When molecules in a mixture are very similar, direct quantification becomes difficult. This is a separating technology used to separate very similar molecules from a mixture and then quantify them accurately. It is a member of a group of technologies known as "CHROMATOGRAPHY".

In chromatography, the components are separated on the basis of their chemical composition and structure. Any molecule present in the mixture will have its own unique composition and structure and therefore will have different interaction with its surrounding. These interactions make them all move uniquely on the support provided to it. This support is known as "stationary phase" and the energy to move is provided by a liquid or a gas "mobile phase".

On the basis of the material being used as either phase, the chromatographic technique is titled accordingly.
- Use of paper as the stationary phase: paper chromatography
- Use of immobilized silica gel layer on a glass plate: Thin Layer Chromatography
- Use of volatile gases: Gas Chromatography

HPLC (High Performance Liquid Chromatography) is a mode of chromatography wherein the stationary phase is used in form of fine particles packed in a cylindrical column made up of inert material like stainless steel. Stationary phase adsorbs the analytes and holds them reversibly for particular time. All the molecules in the mixture will spend different time with different stationary phase and therefore come out at the end one by one. Adsorption being the base of separation, usage of fine particles offers more surface area for the molecules to interact with. The time that a molecule takes to travel from one end to other end of the stationary phase is known as the RETENTION TIME. Hence all molecules will display their own unique retention time for a particular stationary-mobile phase combination.
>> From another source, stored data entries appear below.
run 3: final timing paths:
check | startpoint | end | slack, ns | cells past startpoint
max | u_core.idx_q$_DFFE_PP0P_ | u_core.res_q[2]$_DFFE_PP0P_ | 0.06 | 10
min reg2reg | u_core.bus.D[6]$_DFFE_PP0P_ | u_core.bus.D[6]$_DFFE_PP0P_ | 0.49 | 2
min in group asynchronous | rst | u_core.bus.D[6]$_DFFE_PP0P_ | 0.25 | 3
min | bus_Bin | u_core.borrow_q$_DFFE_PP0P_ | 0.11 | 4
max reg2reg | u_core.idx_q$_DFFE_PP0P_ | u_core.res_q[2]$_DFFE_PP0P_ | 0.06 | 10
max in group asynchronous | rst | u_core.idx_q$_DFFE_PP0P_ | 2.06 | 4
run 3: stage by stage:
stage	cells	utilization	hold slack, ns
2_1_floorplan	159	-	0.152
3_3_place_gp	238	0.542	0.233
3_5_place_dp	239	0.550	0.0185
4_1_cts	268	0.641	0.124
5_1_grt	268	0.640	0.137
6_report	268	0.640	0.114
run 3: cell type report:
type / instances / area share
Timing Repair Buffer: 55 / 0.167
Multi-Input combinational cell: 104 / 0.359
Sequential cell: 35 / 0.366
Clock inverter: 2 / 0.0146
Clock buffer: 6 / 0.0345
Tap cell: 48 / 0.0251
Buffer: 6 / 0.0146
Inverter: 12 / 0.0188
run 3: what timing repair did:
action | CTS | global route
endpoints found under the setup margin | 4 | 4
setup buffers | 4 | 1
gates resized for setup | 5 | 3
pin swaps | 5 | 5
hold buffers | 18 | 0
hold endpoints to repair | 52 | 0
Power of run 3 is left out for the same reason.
==> src/rtl/pixel_fetch_sequencer.sv <==
// Image-pass sequencer: walks pixel_no through the image, handshakes with the grayscale fetch
// block and streams each pixel out over valid/ready. Optional macro: PFS_ZERO_SKIP_EN.
module pixel_fetch_sequencer #(
    parameter int NUM_PIXELS = 784,
    parameter int ADDR_W     = 10,
    parameter int DATA_W     = 16,
    parameter int TIMEOUT    = 15
) (
    input  logic              clk,
    input  logic              rst_n,
    input  logic              start_i,
    input  logic              abort_i,
    output logic [ADDR_W-1:0] pixel_no_o,
    output logic              grayscale_fetch_o,
    input  logic              grayscale_fetched_i,
    input  logic [DATA_W-1:0] gray_scale_i,
    output logic              px_valid_o,
    input  logic              px_ready_i,
    output logic [DATA_W-1:0] px_data_o,
    output logic [ADDR_W-1:0] px_idx_o,
    output logic              px_last_o,
    output logic              busy_o,
    output logic              done_o,
    output logic              err_timeout_o
);

    localparam int                TMO_W    = $clog2(TIMEOUT + 1);
    localparam logic [ADDR_W-1:0] LAST_IDX = ADDR_W'(NUM_PIXELS - 1);
    localparam logic [TMO_W-1:0]  TMO_MAX  = TMO_W'(TIMEOUT - 1);

    typedef enum logic [2:0] {
        S_IDLE    = 3'd0,
        S_FETCH   = 3'd1,
        S_GAP     = 3'd2,
        S_PRESENT = 3'd3,
        S_DONE    = 3'd4
    } state_t;

    state_t            state_q, state_d;
    logic [ADDR_W-1:0] pixel_no_q, pixel_no_d;
    logic [DATA_W-1:0] px_data_q, px_data_d;
    logic [ADDR_W-1:0] px_idx_q, px_idx_d;
    logic              px_last_q, px_last_d;
    logic              px_valid_q, px_valid_d;
    logic              busy_q, busy_d;
    logic              err_q, err_d;
    logic [TMO_W-1:0]  tmo_q, tmo_d;
`ifdef PFS_ZERO_SKIP_EN
    logic              skip_q, skip_d;
`endif

    always_ff @(posedge clk or negedge rst_n) begin
        if (!rst_n) begin
            state_q    <= S_IDLE;
            pixel_no_q <= '0;
            px_data_q  <= '0;
            px_idx_q   <= '0;
            px_last_q  <= 1'b0;
            px_valid_q <= 1'b0;
            busy_q     <= 1'b0;
            err_q      <= 1'b0;
            tmo_q      <= '0;
`ifdef PFS_ZERO_SKIP_EN
            skip_q     <= 1'b0;
`endif
        end else begin
            state_q    <= state_d;
            pixel_no_q <= pixel_no_d;
            px_data_q  <= px_data_d;
            px_idx_q   <= px_idx_d;
            px_last_q  <= px_last_d;
            px_valid_q <= px_valid_d;
            busy_q     <= busy_d;
            err_q      <= err_d;
            tmo_q      <= tmo_d;
`ifdef PFS_ZERO_SKIP_EN
            skip_q     <= skip_d;
`endif
        end
    end

    always_comb begin
        state_d    = state_q;
        pixel_no_d = pixel_no_q;
        px_data_d  = px_data_q;
        px_idx_d   = px_idx_q;
        px_last_d  = px_last_q;
        px_valid_d = px_valid_q;
        busy_d     = busy_q;
        err_d      = err_q;
        tmo_d      = tmo_q;
`ifdef PFS_ZERO_SKIP_EN
        skip_d     = skip_q;
`endif
        if (state_q == S_IDLE) begin
            // abort in the same cycle cancels the start request
            if (start_i && !abort_i) begin
                pixel_no_d = '0;
                busy_d     = 1'b1;
                err_d      = 1'b0;
                tmo_d      = '0;
                state_d    = S_FETCH;
            end
        end else if (abort_i) begin
            state_d    = S_IDLE;
            px_valid_d = 1'b0;
            busy_d     = 1'b0;
            tmo_d      = '0;
        end else begin
            case (state_q)
                S_FETCH: begin
                    if (grayscale_fetched_i) begin
                        px_data_d = gray_scale_i;
                        px_idx_d  = pixel_no_q;
                        px_last_d = (pixel_no_q == LAST_IDX);
`ifdef PFS_ZERO_SKIP_EN
                        skip_d    = (gray_scale_i == '0) && (pixel_no_q != LAST_IDX);
`endif
                        tmo_d     = '0;
                        state_d   = S_GAP;
                    end else if (tmo_q == TMO_MAX) begin
                        err_d   = 1'b1;
                        busy_d  = 1'b0;
                        tmo_d   = '0;
                        state_d = S_IDLE;
                    end else begin
                        tmo_d = tmo_q + TMO_W'(1);
                    end
                end
                S_GAP: begin
`ifdef PFS_ZERO_SKIP_EN
                    if (skip_q) begin
                        pixel_no_d = pixel_no_q + ADDR_W'(1);
                        state_d    = S_FETCH;
                    end else begin
                        px_valid_d = 1'b1;
                        state_d    = S_PRESENT;
                    end
`else
                    px_valid_d = 1'b1;
                    state_d    = S_PRESENT;
`endif
                end
                S_PRESENT: begin
                    if (px_ready_i) begin
                        px_valid_d = 1'b0;
                        if (px_last_q) begin
                            state_d = S_DONE;
                        end else begin
                            pixel_no_d = pixel_no_q + ADDR_W'(1);
                            state_d    = S_FETCH;
                        end
                    end
                end
                S_DONE: begin
                    busy_d  = 1'b0;
                    state_d = S_IDLE;
                end
                default: state_d = S_IDLE;
            endcase
        end
    end

    assign pixel_no_o        = pixel_no_q;
    assign grayscale_fetch_o = (state_q == S_FETCH);
    assign px_valid_o        = px_valid_q;
    assign px_data_o         = px_data_q;
    assign px_idx_o          = px_idx_q;
    assign px_last_o         = px_last_q;
    assign busy_o            = busy_q;
    assign done_o            = (state_q == S_DONE);
    assign err_timeout_o     = err_q;

endmodule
Selection of stationary phase and mobile phase is done on the basis of the molecule of interest to get optimum retention time. As a result, HPLC acquires a high degree of versatility not found in other chromatographic systems and it has the ability to easily separate a wide variety of chemical mixtures.
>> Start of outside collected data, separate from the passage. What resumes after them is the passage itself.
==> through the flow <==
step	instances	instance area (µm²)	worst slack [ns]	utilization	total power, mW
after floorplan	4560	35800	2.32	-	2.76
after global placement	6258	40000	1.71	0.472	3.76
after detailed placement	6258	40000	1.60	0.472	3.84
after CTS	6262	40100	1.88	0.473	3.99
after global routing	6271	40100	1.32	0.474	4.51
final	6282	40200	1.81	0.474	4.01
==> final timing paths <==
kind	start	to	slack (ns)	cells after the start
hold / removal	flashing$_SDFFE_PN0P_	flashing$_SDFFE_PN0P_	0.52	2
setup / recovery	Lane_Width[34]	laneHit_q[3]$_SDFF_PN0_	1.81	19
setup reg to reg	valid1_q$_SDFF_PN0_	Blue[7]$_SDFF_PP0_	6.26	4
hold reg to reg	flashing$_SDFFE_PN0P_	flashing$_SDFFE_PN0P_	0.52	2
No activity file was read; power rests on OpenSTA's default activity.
Silicagel is the most frequently used adsorbent. The adsorbent is packed in a column. The density of the packing directly affects the resolution. Hence the HPLC columns are densely packed with the adsorbent to achieve significant degree of resolution. But very high density of packing demands for the mobile phase to be introduced at very high pressure to generate effective flow. So the technique is also sometimes named as HIGH PRESSURE LIQUID CHROMATOGRAPHY.

At the end of the column, a detector is kept. As the molecules come out from the end, the detector detects and gives signal. Till the molecules keeps traveling through the detector's path it keeps detecting it and gives a peak on CHROMATOGRAM. The peak area calculation quantifies the molecule of interest on the basis of standard values.

Remarkable interference can be observed by minor changes in the stationary and mobile phase composition, purity and/or density. Therefore it is must to get standard grade reagents for HPLC. Such quality control requirements makes HPLC a little expensive technology as compared to other similar technologies.